Acoustofluidic isolation of exosomes for early diagnosis of brain traumatic injury

Traumatic brain injury (TBI) occurs when the head experiences a violent hit and can cause disruption in regular brain activity¹. Similar to many other diseases, early diagnosis of TBI can prevent progression towards irreversible damages. This is further highlighted in patients with unclear or minor symptoms which can remain undiagnosed. Blood biomarkers, such as exosomes released from an injured central nervous system tissue into the bloodstream, can potentially be used for an early diagnosis. Microfluidics technology has shown promising results over the past few years as an ideal candidate for exosome detection and therefore could be employed for this matter. (Read more about microfluidic methods for exosome separation here).  

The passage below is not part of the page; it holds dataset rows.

--- src/rtl/differential_qpsk_demodulator.sv ---
// ----------------------------------------------------------------------------
// differential_qpsk_demodulator
// V.22-style DQPSK receiver: mu-law samples in, dibits out, one per symbol after the first.
// ----------------------------------------------------------------------------
// Usage:
//   req_*  : one mu-law byte per transaction (req_valid / req_stall).
//   rsp_*  : one result per symbol after the first: dibit, running symbol
//            number, closing sample index and signed phase step.
//   csr_*  : write-only start_sample / end_sample, written while idle.
// Path    : closing sample -> symbol queue -> CORDIC -> output register.
// Throughput: one sample per cycle into the two-stage mixer while req_stall is
//   low. Each symbol occupies the iterative CORDIC from idle to finish, and no
//   new symbol is popped before it is done; with symbols 13 to 14 samples apart
//   the two-entry symbol queue fills.
// Reset   : synchronous; clears window to all samples, timing, accumulators,
//   sample count, symbol count and the phase reference.
// Stall   : a waiting result sits in the output register; the CORDIC keeps
//   going on the next symbol and holds only when a new result is ready,
//   after which the queue and then req_stall push back.
// ----------------------------------------------------------------------------
module differential_qpsk_demodulator (
   input  logic                                  clock,
   input  logic                                  reset,
   input  logic                                  req_valid,
   output logic                                  req_stall,
   input  logic [7:0]                            req_ulaw_byte,
   output logic                                  rsp_valid,
   input  logic                                  rsp_stall,
   output logic [dqpsk_pkg::DIBIT_W-1:0]         rsp_dibit,
   output logic [dqpsk_pkg::SAMPLE_W-1:0]        rsp_symbol_number,
   output logic [dqpsk_pkg::SAMPLE_W-1:0]        rsp_sample_index,
   output logic signed [dqpsk_pkg::ANGLE_W-1:0]  rsp_phase_step,
   input  logic                                  csr_write,
   input  logic [dqpsk_pkg::CSR_INDEX_W-1:0]     csr_index,
   input  logic [dqpsk_pkg::CSR_DATA_W-1:0]      csr_wdata
);

   logic                  push_valid;
   logic                  push_ready;
   dqpsk_pkg::symbol_type push_data;
   logic                  pop_valid;
   logic                  pop;
   dqpsk_pkg::symbol_type pop_data;

   dqpsk_front u_front (
      .clock         (clock),
      .reset         (reset),
      .req_valid     (req_valid),
      .req_stall     (req_stall),
      .req_ulaw_byte (req_ulaw_byte),
      .csr_write     (csr_write),
      .csr_index     (csr_index),
      .csr_wdata     (csr_wdata),
      .sym_valid     (push_valid),
      .sym_ready     (push_ready),
      .sym_data      (push_data)
   );

   dqpsk_queue u_queue (
      .clock      (clock),
      .reset      (reset),
      .push_valid (push_valid),
      .push_ready (push_ready),
      .push_data  (push_data),
      .pop_valid  (pop_valid),
      .pop        (pop),
      .pop_data   (pop_data)
   );

   dqpsk_back u_back (
      .clock             (clock),
      .reset             (reset),
      .sym_valid         (pop_valid),
      .sym_pop           (pop),
      .sym_data          (pop_data),
      .rsp_valid         (rsp_valid),
      .rsp_stall         (rsp_stall),
      .rsp_dibit         (rsp_dibit),
      .rsp_symbol_number (rsp_symbol_number),
      .rsp_sample_index  (rsp_sample_index),
      .rsp_phase_step    (rsp_phase_step)
   );

endmodule
File: src/sv/fpr_pkg.sv
// Package with the shared constants, codes and the CRC-8 step of the framed packet receiver.
`timescale 1ns / 1ps

package fpr_pkg;

  localparam int BUFFER_DEPTH = 256;
  localparam int ADDR_W       = (BUFFER_DEPTH > 1) ? $clog2(BUFFER_DEPTH) : 1;

  // Framing bytes.
  localparam logic [7:0] FRAME_HEAD = 8'hAA;
  localparam logic [7:0] FRAME_TAIL = 8'hBB;
  localparam logic [7:0] NO_STUFF   = 8'hFF;

  // Item commands.
  localparam logic [1:0] CMD_POLL = 2'd0;
  localparam logic [1:0] CMD_BYTE = 2'd1;
  localparam logic [1:0] CMD_READ = 2'd2;

  // Result status codes.
  localparam logic [2:0] ST_CONT   = 3'd0;
  localparam logic [2:0] ST_NEW    = 3'd1;
  localparam logic [2:0] ST_NODATA = 3'd2;
  localparam logic [2:0] ST_CRC    = 3'd3;
  localparam logic [2:0] ST_STOP   = 3'd4;
  localparam logic [2:0] ST_LEN    = 3'd5;
  localparam logic [2:0] ST_STALE  = 3'd6;

  // Parser phases.
  localparam logic [2:0] PH_START = 3'd0;
  localparam logic [2:0] PH_ID    = 3'd1;
  localparam logic [2:0] PH_OVER  = 3'd2;
  localparam logic [2:0] PH_LEN   = 3'd3;
  localparam logic [2:0] PH_PAY   = 3'd4;
  localparam logic [2:0] PH_CRC   = 3'd5;
  localparam logic [2:0] PH_STOP  = 3'd6;

  // Configuration register indexes.
  localparam int CFG_IDX_W = 2;
  localparam logic [CFG_IDX_W-1:0] REG_TIMEOUT = 2'd0;
  localparam logic [CFG_IDX_W-1:0] REG_POLY    = 2'd1;

  localparam logic [31:0] TIMEOUT_RESET = 32'd50;
  localparam logic [7:0]  POLY_RESET    = 8'h9B;

  // Bit 8 set means no marked position is pending.
  localparam logic [8:0] NO_MARK = 9'h100;

  typedef logic [7:0] byte_t;

  // One byte of an MSB-first CRC-8 with no final xor.
  function automatic byte_t crc8_step(input byte_t crc, input byte_t data, input byte_t poly);
    byte_t c;
    c = crc ^ data;
    for (int k = 0; k < 8; k++) begin
      if (c[7]) begin
        c = {c[6:0], 1'b0} ^ poly;
      end else begin
        c = {c[6:0], 1'b0};
      end
    end
    return c;
  endfunction

endpackage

Duke University researchers have demonstrated a microfluidic chip that employs an acoustofluidic sorting method to isolate exosomes for the detection of traumatic brain injury.  

“In this work, we further investigated whether the advantages of our acoustofluidic device can enable the early diagnosis of TBI based on biomarkers found in circulating exosomes. To simulate the neuropathology of TBI, we collected blood in a well-characterized rodent model of closed-head injury. By using acoustofluidics to isolate exosomes from mouse plasma samples and analyzing the abundance of glial fibrillary acidic protein (GFAP), we associated an exosomal biomarker for TBI with reactive astrocytes responding to brain injuries.”, the authors elaborated.

The microfluidic device was made of PDMS and consisted of a microchannel that was 100 µm high and 800 µm wide. Two pairs of tilted-angle interdigital transducers (IDT) were placed close to the microchannel to generate surface acoustic waves (SAW). These cells, exosomes, and other vesicles that pass through the microfluidic chip experience an acoustic force as a result of these surface acoustic waves. This amount of this force is dependant on the size of the particle and therefore can be used for size-based separation. As seen below, the murine blood samples (as an animal model) were introduced through the microfluidic device where two separation modules separated cells/platelets and large vesicles from exosomes, respectively. The separation was based on the forces exerted on the cells by the IDTs around the microchannels. 

The microfluidic chip was shown to be capable of isolating TBI-related exosomes from blood samples confirmed by flow cytometry.  

“Compared with conventional exosome isolation methods, including ultracentrifugation and antibody capture, acoustofluidic separation is more rapid, biocompatible, efficient (higher yield), low-cost, and much easier to handle and integrate with downstream analysis. Moreover, this approach may be used to identify new therapeutic targets designed to reduce excitotoxicity, neuroinflammation, and secondary tissue injury due to intracranial hypertension, as well as serve as a clinical surrogate in early clinical trials.”, the authors concluded.